Organ Transplants PART VI and discussion

 

Organ Transplants

Only Fully Informed Consent Valid

If a fair offer of organs is to be made by this means, the wording on Donor Cards must clearly be altered to indicate the true circumstances in which the offer may be taken up. And, given the lack of relevant knowledge and comprehension of these matters which seems to prevail in the general population, it may be that the signatory should be required to acknowledge that he has received a full explanation and understands what is involved.

The same considerations regarding explanation and understanding should, of course, apply when a relative is asked for the organs of a loved-one dying on a ventilator. In this tragic context, real comprehension may be particularly difficult to achieve. However, without it there must remain serious doubt about the validity of the consent sought and given. As things are, it may seem paradoxical that such care is taken to ensure that consent to relatively minor therapeutic surgical procedures is given on a fully- informed basis while consent to the evisceration of a relative is usually sought by staff who are not medically qualified but who - perhaps for this reason and their sympathetic demeanour - achieve a higher percentage of assents to the removal of organs than do the doctors.

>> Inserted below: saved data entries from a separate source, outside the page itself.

File: config.mk
export PLATFORM = sky130hd
export DESIGN_NAME = seg7_scan_driver
export DESIGN_NICKNAME = d
export VERILOG_FILES = /design/src/rtl/seg7_scan_driver.sv
export SDC_FILE = /design/constraint.sdc
export NUM_CORES = 1
export LEC_CHECK = 0
export ABC_AREA = 1
export ABC_CLOCK_PERIOD_IN_PS = 2710
export CORE_MARGIN = 4
export CORE_UTILIZATION = 50
export DETAILED_ROUTE_END_ITERATION = 8
export DONT_BUFFER_PORTS = 1
export PLACE_DENSITY = 0.69
export SYNTH_ARGS = -nofsm -noshare
export SYNTH_HDL_FRONTEND = slang
export SYNTH_SLANG_ARGS = --single-unit
File: constraint.sdc
create_clock -name clk -period 2.71 [get_ports clk]
set_input_delay 0.4065 -clock clk [delete_from_list [all_inputs] [get_ports clk]]
set_output_delay 0.4065 -clock clk [all_outputs]
set_load 0.01 [all_outputs]
File: src/rtl/seg7_scan_driver.sv
// Time-multiplexed BCD-to-7-segment driver with tear-free frame-boundary updates,
// per-digit blinking, leading-zero suppression and selectable pin polarity.
module seg7_scan_driver #(
  parameter int DIGITS         = 4,
  parameter int SCAN_DIV       = 50000,
  parameter int BLINK_FRAMES   = 64,
  parameter bit SEG_ACTIVE_LOW = 1'b1,
  parameter bit DIG_ACTIVE_LOW = 1'b1
) (
  input  logic                  clk,
  input  logic                  rst_n,
  input  logic                  en,
  input  logic                  load,
  input  logic [4*DIGITS-1:0]   bcd,
  input  logic                  blank_lz,
  input  logic [DIGITS-1:0]     blink_en,
  output logic [6:0]            seg,
  output logic [DIGITS-1:0]     dig,
  output logic                  frame_done
);

  localparam int CNT_W = $clog2(SCAN_DIV);
  localparam int IDX_W = (DIGITS > 1) ? $clog2(DIGITS) : 1;
  localparam int FRM_W = (BLINK_FRAMES > 1) ? $clog2(BLINK_FRAMES) : 1;
  localparam logic [6:0]        SEG_OFF = SEG_ACTIVE_LOW ? 7'h7F : 7'h00;
  localparam logic [DIGITS-1:0] DIG_OFF = DIG_ACTIVE_LOW ? {DIGITS{1'b1}} : {DIGITS{1'b0}};

  logic [CNT_W-1:0]    cnt_q, cnt_d;
  logic [IDX_W-1:0]    idx_q, idx_d;
  logic [FRM_W-1:0]    frm_q, frm_d;
  logic                phase_q, phase_d;
  logic                pend_q, pend_d;
  logic [4*DIGITS-1:0] shadow_q, shadow_d;
  logic [4*DIGITS-1:0] disp_q, disp_d;
  logic [6:0]          seg_q, seg_d;
  logic [DIGITS-1:0]   dig_q, dig_d;
  logic                fdone_q, fdone_d;

  logic       lastCnt, lastIdx, boundary, blank, lzHit, zeroRun;
  logic [3:0] curDigit;
  logic [6:0] segRaw;

  function automatic logic [6:0] decodeBcd(input logic [3:0] d);
    case (d)
      4'd0:    decodeBcd = 7'b1111110;
      4'd1:    decodeBcd = 7'b0110000;
      4'd2:    decodeBcd = 7'b1101101;
      4'd3:    decodeBcd = 7'b1111001;
      4'd4:    decodeBcd = 7'b0110011;
      4'd5:    decodeBcd = 7'b1011011;
      4'd6:    decodeBcd = 7'b1011111;
      4'd7:    decodeBcd = 7'b1110000;
      4'd8:    decodeBcd = 7'b1111111;
      4'd9:    decodeBcd = 7'b1111011;
      default: decodeBcd = 7'b0000001;
    endcase
  endfunction

  // Outputs are computed from next-state values so the pins line up with the
  // cnt/idx they represent without an extra cycle of lag.
  always_comb begin
    cnt_d    = cnt_q;
    idx_d    = idx_q;
    frm_d    = frm_q;
    phase_d  = phase_q;
    pend_d   = pend_q;
    shadow_d = shadow_q;
    disp_d   = disp_q;
    lastCnt  = (cnt_q == CNT_W'(SCAN_DIV - 1));
    lastIdx  = (idx_q == IDX_W'(DIGITS - 1));
    boundary = en && lastCnt && lastIdx;

    if (en) begin
      if (lastCnt) begin
        cnt_d = '0;
        idx_d = lastIdx ? '0 : idx_q + IDX_W'(1);
      end else begin
        cnt_d = cnt_q + CNT_W'(1);
      end
    end

    if (boundary) begin
      if (frm_q == FRM_W'(BLINK_FRAMES - 1)) begin
        frm_d   = '0;
        phase_d = ~phase_q;
      end else begin
        frm_d = frm_q + FRM_W'(1);
      end
    end

    if (load) begin
      shadow_d = bcd;
      pend_d   = 1'b1;
    end
    // Going through shadow_d gives the same-edge load bypass for free.
    if ((!en || boundary) && pend_d) begin
      disp_d = shadow_d;
      pend_d = 1'b0;
    end

    curDigit = disp_d[4*idx_d +: 4];
    zeroRun  = 1'b1;
    lzHit    = 1'b0;
    for (int i = DIGITS - 1; i >= 0; i--) begin
      zeroRun = zeroRun && (disp_d[4*i +: 4] == 4'd0);
      if (IDX_W'(i) == idx_d) lzHit = zeroRun;
    end
    blank = (phase_d && blink_en[idx_d]) || (blank_lz && (idx_d != '0) && lzHit);

    segRaw  = decodeBcd(curDigit);
    seg_d   = SEG_OFF;
    dig_d   = DIG_OFF;
    fdone_d = boundary;
    if (en && (cnt_d != '0)) begin
      dig_d = DIG_ACTIVE_LOW ? ~(DIGITS'(1) << idx_d) : (DIGITS'(1) << idx_d);
      if (!blank) seg_d = SEG_ACTIVE_LOW ? ~segRaw : segRaw;
    end
  end

  always_ff @(posedge clk or negedge rst_n) begin
    if (!rst_n) begin
      cnt_q    <= '0;
      idx_q    <= '0;
      frm_q    <= '0;
      phase_q  <= 1'b0;
      pend_q   <= 1'b0;
      shadow_q <= '0;
      disp_q   <= '0;
      seg_q    <= SEG_OFF;
      dig_q    <= DIG_OFF;
      fdone_q  <= 1'b0;
    end else begin
      cnt_q    <= cnt_d;
      idx_q    <= idx_d;
      frm_q    <= frm_d;
      phase_q  <= phase_d;
      pend_q   <= pend_d;
      shadow_q <= shadow_d;
      disp_q   <= disp_d;
      seg_q    <= seg_d;
      dig_q    <= dig_d;
      fdone_q  <= fdone_d;
    end
  end

  assign seg        = seg_q;
  assign dig        = dig_q;
  assign frame_done = fdone_q;

endmodule

==> results of run 1 <==
[worst max-delay path, cell delays in order, from the launching register on]
cell	delay (ns)
sky130_fd_sc_hd__dfrtp_1	0.43
sky130_fd_sc_hd__nor2_2	0.16
sky130_fd_sc_hd__nand2_2	0.08
sky130_fd_sc_hd__nor2_4	0.20
sky130_fd_sc_hd__nand2_4	0.09
sky130_fd_sc_hd__o21ai_4	0.18
sky130_fd_sc_hd__nand2_4	0.12
sky130_fd_sc_hd__mux2_2	0.26
sky130_fd_sc_hd__nand2_1	0.05
sky130_fd_sc_hd__nand4_1	0.18
sky130_fd_sc_hd__inv_2	0.06
sky130_fd_sc_hd__ha_1	0.28
sky130_fd_sc_hd__inv_1	0.04
sky130_fd_sc_hd__nor2_1	0.13
sky130_fd_sc_hd__nor2_1	0.06
sky130_fd_sc_hd__nor2_1	0.10
sky130_fd_sc_hd__nand2_1	0.06
[final cells by class]
type / count / share of cell area [%]
Clock inverter: 6 / 1.54
Timing Repair Buffer: 24 / 4.71
Clock buffer: 10 / 3.09
Tap cell: 102 / 2.86
Sequential cell: 70 / 39.6
Multi-Input combinational cell: 342 / 40.4
Inverter: 92 / 7.74
[cell usage after synthesis, types with 2 or more instances]
cell / instances
sky130_fd_sc_hd__o21ai_0: 17
sky130_fd_sc_hd__or2_2: 12
sky130_fd_sc_hd__mux2_2: 2
sky130_fd_sc_hd__xnor2_1: 2
sky130_fd_sc_hd__o21a_1: 3
sky130_fd_sc_hd__nor2_2: 2
sky130_fd_sc_hd__nand4_1: 7
sky130_fd_sc_hd__nor3_1: 5
sky130_fd_sc_hd__xor2_1: 6
sky130_fd_sc_hd__nor2_4: 4
sky130_fd_sc_hd__nor2_1: 48
sky130_fd_sc_hd__and2_1: 2
sky130_fd_sc_hd__inv_1: 86
sky130_fd_sc_hd__inv_2: 5
sky130_fd_sc_hd__a22oi_1: 2
sky130_fd_sc_hd__buf_6: 4
sky130_fd_sc_hd__clkbuf_1: 3
sky130_fd_sc_hd__nand2_2: 16
sky130_fd_sc_hd__dfrtp_1: 59
sky130_fd_sc_hd__dfstp_2: 11
sky130_fd_sc_hd__nand2_1: 132
sky130_fd_sc_hd__nand3_1: 50
sky130_fd_sc_hd__a21oi_1: 7
sky130_fd_sc_hd__nand2_4: 4
sky130_fd_sc_hd__ha_1: 8
[flip-flops by register name (all words and copies together) (netlist names), 2 cells and up]
signal    count
idx_q         2
shadow_q     16
dig           4
cnt_q        16
disp_q       16
seg           7
frm_q         6
[per-stage QoR]
stage	TNS [ns]	std cells	total power [mW]	cell area [um^2]
after floorplan	0	514	1.82	3960
after global placement	0	619	1.93	4100
after detailed placement	0	619	1.94	4100
after CTS	0	637	2.85	4350
after global routing	-0.00351	646	3.05	4460
final	0	646	2.86	4460
[cell families (layout without fill, tap and decap cells)]
logic type / after synthesis / after routing / share of synthesized area [%]
XOR/XNOR: 8 / 8 / 1.77
adder cells (fa/ha/maj): 8 / 8 / 2.53
multiplexers: 2 / 2 / 0.569
AO/OA/AOI/OAI: 37 / 37 / 5.69
buffers and inverters: 102 / 132 / 10.8
flip-flops: 70 / 70 / 44.6
AND/OR/NAND/NOR: 287 / 287 / 34.1
[worst max-delay path by stage]
| stage | from | to | slack, ns |
|---|---|---|---|
| after detailed placement | cnt_q[0] | seg[3] | 0.03 |
| final | cnt_q[10] | seg[3] | 0.17 |
| after global placement | cnt_q[0] | seg[3] | 0.15 |
| after CTS | cnt_q[0] | seg[3] | 0.01 |
| after global routing | cnt_q[12] | seg[3] | -0.004 |
| after floorplan | cnt_q[0] | seg[3] | 0.19 |
[repair_timing]
action                     CTS  global route
hold endpoints to repair    70             0
buffers inserted             0             9
gates resized for setup      0            13
setup endpoints to repair    0             7
hold buffers                 2             0
[layer usage]
layer	global-route usage (%)	wire, um
met1	25.4	3910
met2	30.7	4060
met3	4.61	353
met4	4.54	100
met5	0	0
[power by group through the flow]
stage | Clock, mW | Sequential [mW] | Combinational (mW)
floorplan | 0 | 1.29 | 0.525
global placement | 0 | 1.31 | 0.614
detailed placement | 0 | 1.32 | 0.624
CTS | 0.898 | 1.30 | 0.656
global route | 0.949 | 1.32 | 0.783
finish | 0.874 | 1.30 | 0.682
==> summary.txt, run 1 <==
Floorplanning
  – Die boundary height: 97.0 um
  – Placeable core area: 7730 um^2
  – Number of top-level design ports: 37
  – Core Rows: 32
  – Overall die area: 9410 um^2
  – Initial cell density of the core: 51.2%
  – Die X: 97.0 um

STA
  – Transition time at the pin with the least slew margin: 0.506 ns
  – Smallest setup slack after layout: 0.166 ns
  – Max transition margin: 66.1%
  – Final critical-path share of the clock period: 93.9%
  – Final hold vios: 0
  – Maximum clock skew at final layout: 0.0135 ns
  – Final setup viols: 0
  – Final-layout worst hold slack: 0.217 ns
  – Tmin final: 2.54 ns
  – Highest achievable clock rate: 393 MHz
  – Final slew viol count: 0

Detailed routing
  – Routed len/inst: 13.0 um
  – Number of antenna-violating nets in the routed design: 0
  – Post-DR vias/cell: 4.93
  – Detailed-routing iteration count for the pre-antenna-repair pass: 4
  – Final Routed Wirelength: 8.43 mm
  – DRC violation count after routing: 0
  – Number of vias after detailed routing: 3182
  – Number of violations reported at the end of detailed-routing iteration 0: 145

Placement
  – Pre-CTS WS: 0.0289 ns
  – I/O Buffers: 0
  – Post-DP HPWL: 6.25 mm
  – Placer congestion estimate: 0.894

Cells and area
  – Count of filler cells inserted in the layout: 706
  – Total number of nets in the final design: 572
  – Utilization after layout: 57.7%
  – Most common cell after layout, fill and taps aside: sky130_fd_sc_hd__nand2_1
  – Area taken by flip-flops and latches: 1770 um^2
  – Antenna diode instance count: 0
  – Footprint of the multi-input gates: 1800 um^2
  – Share of post-route cells with drive strength above 1: 20.2%
  – Highest-count cells in the layout ignoring fill and taps: sky130_fd_sc_hd__nand2_1, sky130_fd_sc_hd__inv_1, sky130_fd_sc_hd__dfrtp_1
  – Synth-to-Final Area Change: 12.6%

Power and ir drop
  – Switching power share of the total: 33.5%
  – Total leakage power: 2.37 nW
  – Clock network fraction of total power: 30.5%
  – Gate power share: 23.9%
  – Power spent charging and discharging nets: 959 uW
  – Internal power consumption: 1.90 mW
  – Power per standard cell area: 641 nW/um^2
  – IR Drop Worst-Case VDD: 0.381 mV
  – Sequential share of power: 45.6%

Run status
  – Run status: finished, final reports clean

Logic synthesis
  – Library cell with the largest summed area after synthesis: sky130_fd_sc_hd__dfrtp_1
  – Post-synthesis instance area: 3960 um^2
  – Syn. warnings: 0
  – Post-synthesis average cell area: 7.70 um^2
  – Post-Syn Nets: 547
  – Seq/Total Area, Yosys: 44.6%
  – Number of storage elements in the synthesis netlist: 70
  – Number of enable flip-flop cells after synthesis: 0
  – Leading register cell type out of synthesis: sky130_fd_sc_hd__dfrtp_1
  – Leading cell types by total area after synthesis: sky130_fd_sc_hd__dfrtp_1, sky130_fd_sc_hd__nand2_1, sky130_fd_sc_hd__inv_1
  – Share of synthesized registers carrying an async set or reset: 100%
  – Gate Count Post-Synth: 514
  – Number of unique standard cell types used by synthesis: 42
  – Share of the synthesized area in the top cell type: 37.3%

Critical path
  – Capture instance of the worst register-to-register path: seg[3]
  – Nature of the critical path startpoint: register
  – Start-to-end type of the worst setup path: register to register
  – Endpoint kind of the worst setup timing path: register
  – Data required time of the worst path: 2.98 ns
  – Worst reg2reg startpoint: cnt_q[10]
  – Cell count of the worst reg-to-reg path: 16
  – Worst-case register-to-register setup slack: 0.17 ns
  – Worst-path fanout max: 9
  – Critical path data arrival time: 2.82 ns

Clock tree
  – TritonCTS Buffers: 9
  – Clock-pin slew reported for the worst setup and hold paths after clock tree synthesis: 0.08 ns
  – Later-pin clock latency in the skew report: 0.35 ns
  – TritonCTS clock tree: yes
  – Clock tree root driver cell: sky130_fd_sc_hd__clkbuf_8
  – Clock sink total: 70
  – Maximum count of clock buffers along a single path: 2
  – CTS H-tree lvls: 3

Global routing
  – Overall global routing resource usage: 18.9%
  – Sum of overflow across all layers after global routing: 0
  – First-pass GRT wire length: 14.5 mm
  – Via count of the first global-routing pass: 3061
  – Antenna violations before repair: 0
  – Pin count of the biggest net entering global routing: 71

Min path
  – Worst min-delay path endpoint: shadow_q[0]
  – Instance count along the most critical hold path: 2
  – Path category of the worst min-delay check: input port to register
  – Hold path startpoint: load

Job
  – Count of max-cap constraint violations: 0
Note: power is estimated with default switching activity, not from simulation.
==> run 2: changes to the inputs <==
Settings changed: CTS_CLUSTER_DIAMETER set to 80, GPL_ROUTABILITY_DRIVEN set to 0.
==> run 2 against run 1 <==
Net effect: clock skew shrank 0.00052 ns; setup slack lost 0.027 ns; core utilization shrank 0.62 points; sequential share of layout area grew 0.46 points; combinational power grew 1%; count of clock-buffer cells in the layout grew 2; cell count shrank 0.62%; register-to-register slack lost 0.03 ns; global-route usage is essentially flat; total power shrank 0.39%; highest routed layer unchanged.
==> summary.txt, run 2 (synthesis results as in run 1) <==
STA
  – Final setup viols: 0 (unchanged)
  – Final hold vios: 0 (unchanged)
  – Transition time at the pin with the least slew margin: 0.473 ns (was 0.506 ns)
  – Max transition margin: 68.3% (was 66.1%)
  – Highest achievable clock rate: 389 MHz (was 393 MHz)
  – Maximum clock skew at final layout: 0.0130 ns (was 0.0135 ns)
  – Setup repair after global routing missed its margin: true
  – Final slew viol count: 0 (unchanged)
  – Final critical-path share of the clock period: 94.8% (was 93.9%)
  – Tmin final: 2.57 ns (was 2.54 ns)
  – Final-layout worst hold slack: 0.213 ns (was 0.217 ns)

Global routing
  – First-pass GRT wire length: 14.6 mm (was 14.5 mm)
  – Pin count of the biggest net entering global routing: 71 (unchanged)
  – Via count of the first global-routing pass: 3089 (was 3061)
  – Antenna violations before repair: 0 (unchanged)
  – Sum of overflow across all layers after global routing: 0 (unchanged)
  – Overall global routing resource usage: 18.9% (about the same)

Critical path
  – Nature of the critical path startpoint: register (unchanged)
  – CP max-delay cell: sky130_fd_sc_hd__dfrtp_1 (unchanged)
  – Worst reg2reg startpoint: cnt_q[0] (was cnt_q[10])
  – Endpoint kind of the worst setup timing path: register (unchanged)
  – Start-to-end type of the worst setup path: register to register (unchanged)
  – CP Cell Sequence: ha_4 > nand3_4 > nor2_8 > nand2_4 > o21ai_4 > nand2_4 > mux2_2 > nand2_1 > nand4_1 > inv_2 > ha_1 > inv_1 > nor2_2 > nor2_1 > nor2_1 > nand2_1 (was nor2_2 > nand2_2 > nor2_4 > nand2_4 > o21ai_4 > nand2_4 > mux2_2 > nand2_1 > nand4_1 > inv_2 > ha_1 > inv_1 > nor2_1 > nor2_1 > nor2_1 > nand2_1)
  – Data required time of the worst path: 3.00 ns (was 2.98 ns)
  – Cell count of the worst reg-to-reg path: 16 (unchanged)
  – Worst-case register-to-register setup slack: 0.14 ns (was 0.17 ns)
  – Beginning of the critical path: cnt_q[0] (was cnt_q[10])
  – Critical path data arrival time: 2.86 ns (was 2.82 ns)
  – Maximum cell stage delay along the critical path: 0.41 ns (was 0.43 ns)
  – Capture instance of the worst register-to-register path: seg[3] (unchanged)
  – End point of the critical path: seg[3] (unchanged)
  – Worst-path fanout max: 11 (was 9)

Cells and area
  – Utilization after layout: 57.1% (was 57.7%)
  – Total number of nets in the final design: 568 (was 572)
  – Highest-count cells in the layout ignoring fill and taps: sky130_fd_sc_hd__nand2_1, sky130_fd_sc_hd__inv_1, sky130_fd_sc_hd__dfrtp_1 (unchanged)
  – Final instance count without filler cells: 642 (was 646)
  – Most common cell after layout, fill and taps aside: sky130_fd_sc_hd__nand2_1 (unchanged)
  – Post-Layout Inst Area: 4410 um^2 (was 4460 um^2)
  – Area taken by flip-flops and latches: 1770 um^2 (about the same)
  – Antenna diode instance count: 0 (unchanged)
  – Top Registers: cnt_q: 16 flops, disp_q: 16 flops, shadow_q: 16 flops (unchanged)
  – Share of post-route cells with drive strength above 1: 19.6% (was 20.2%)
  – Count of filler cells inserted in the layout: 720 (was 706)
  – Synth-to-Final Area Change: 11.4% (was 12.6%)
  – Footprint of the multi-input gates: 1790 um^2 (was 1800 um^2)

Min path
  – Path category of the worst min-delay check: input port to register (unchanged)

Clock tree
  – CTS H-tree lvls: 3 (unchanged)
  – Clock-pin slew reported for the worst setup and hold paths after clock tree synthesis: 0.07 ns (was 0.08 ns)
  – Later-pin clock latency in the skew report: 0.35 ns (about the same)
  – TritonCTS Buffers: 9 (unchanged)
  – Clock sink total: 70 (unchanged)
  – Clock tree root driver cell: sky130_fd_sc_hd__clkbuf_8 (unchanged)
  – Maximum count of clock buffers along a single path: 2 (unchanged)
  – TritonCTS clock tree: yes (unchanged)

Detailed routing
  – Detailed-routing iteration count for the pre-antenna-repair pass: 4 (unchanged)
  – Final Routed Wirelength: 8.46 mm (was 8.43 mm)
  – DRC violation count after routing: 0 (unchanged)
  – Number of vias after detailed routing: 3176 (was 3182)
  – Number of antenna-violating nets in the routed design: 0 (unchanged)
  – Number of violations reported at the end of detailed-routing iteration 0: 155 (was 145)
  – Routed len/inst: 13.2 um (was 13.0 um)
  – Post-DR vias/cell: 4.95 (was 4.93)

Placement
  – Placed cell count: 620 (was 619)
  – Total placed instance area: 4110 um^2 (was 4100 um^2)
  – I/O Buffers: 0 (unchanged)
  – Post-DP HPWL: 6.24 mm (was 6.25 mm)

Floorplanning
  – Die X: 97.0 um (unchanged)
  – Placeable core area: 7730 um^2 (unchanged)
  – Initial cell density of the core: 51.2% (unchanged)
  – Die boundary height: 97.0 um (unchanged)
  – Core Rows: 32 (unchanged)
  – Number of top-level design ports: 37 (unchanged)
  – Overall die area: 9410 um^2 (unchanged)

Power and ir drop
  – Total leakage power: 2.35 nW (was 2.37 nW)
  – Power per standard cell area: 646 nW/um^2 (was 641 nW/um^2)
  – IR Drop Worst-Case VDD: 0.276 mV (was 0.381 mV)

Job
  – Count of max-cap constraint violations: 0 (unchanged)

Run status
  – Run status: finished, final reports clean (unchanged)
## run 2: cell count changes in the layout (fill, tap and decap cells not counted), sizes merged
cell,before,now
buf,23,19
clkbuf,10,12
clkinv,3,4
clkinvlp,1,0
inv,93,91
## run 2: cell type report
class	instances	share of cell area, %
timing repair buffer	20	4.08
sequential	70	40.1
clock inverter	4	1.02
inverter	92	7.83
multi-input combinational	342	40.6
tap	102	2.89
clock buffer	12	3.52
## run 2: worst min path at each step
stage	startpoint	end	slack (ns)	cells after the start
5_1_grt	load	shadow_q[13]	0.21	2
2_1_floorplan	rst_n	cnt_q[0]	0.11	0
4_1_cts	load	shadow_q[0]	0.20	2
3_5_place_dp	rst_n	cnt_q[12]	0.11	0
6_report	load	shadow_q[0]	0.21	2
3_3_place_gp	rst_n	cnt_q[13]	0.11	0
## run 2: per-stage QoR
step                power [mW]  setup TNS, ns  setup slack (ns)
global placement          1.94              0             0.165
floorplan                 1.82              0             0.191
global route              3.04         -0.129           -0.0708
detailed placement        1.95              0            0.0758
finish                    2.85              0             0.140
CTS                       2.84              0            0.0688
## run 2: critical path, delay by kind of cell (launching register included)
kind,cells,cell delay (ns)
AO/OA/AOI/OAI,1,0.19
flip-flops,1,0.41
adder cells (fa/ha/maj),2,0.41
buffers and inverters,2,0.20
multiplexers,1,0.30
AND/OR/NAND/NOR,10,1.00
## run 2: repair_timing
action | 4_1_cts | 5_1_grt
hold endpoints to repair | 70 | 0
setup endpoints to repair | 0 | 7
setup buffers | 0 | 4
resized for setup | 0 | 12
hold buffers | 2 | 0
## run 2: metal layers
metal  global-route usage [%]  wire length (um)
met3                     4.04               391
met4                     7.34               178
met5                        0                 0
met2                     29.4              4000
met1                     25.9              3890
## run 2: power breakdown
| part | total, mW | internal, mW | leakage [nW] | switching [mW] |
|---|---|---|---|---|
| Clock | 0.856 | 0.471 | 0.106 | 0.385 |
| Sequential | 1.30 | 1.19 | 0.806 | 0.110 |
| Combinational | 0.690 | 0.252 | 1.44 | 0.438 |
| Total | 2.85 | 1.92 | 2.35 | 0.933 |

It is this great concern that ordinary, public-spirited people have not clearly understood which has been one of the great driving forces behind my efforts to protest during the past decade. Because I feel so strongly that the "harvesting" of hearts etc. is a totally unacceptable abuse of the dying which should not be going on in a civilized society, I have the greatest difficulty in understanding why it is so tolerated. The likely explanation, it seems to me, is that the facts are not well enough known. Some of those who do know and understand - such as nurses and anaesthetists who have been involved - have simply left the transplant scene, usually without public comment. Even some of the surgeons who have been responsible for the removal of the organs have confided to me that they were uneasy about it and did not like doing what they felt they had to do. These pangs of conscience, and their expression, give me real cause for optimism. As one of my advisers commented, some doctors seem to prefer to fudge the scientific issues rather than face the facts about what they're really doing. While that attitude is understandable, it cannot be right or successful in the long term. Sooner or later the truth will out. When it does, I trust that we shall see an end to this misconceived and, to my mind, abhorrent activity — one of the wrong directions taken by Medicine as a consequence of unrestricted technological advances.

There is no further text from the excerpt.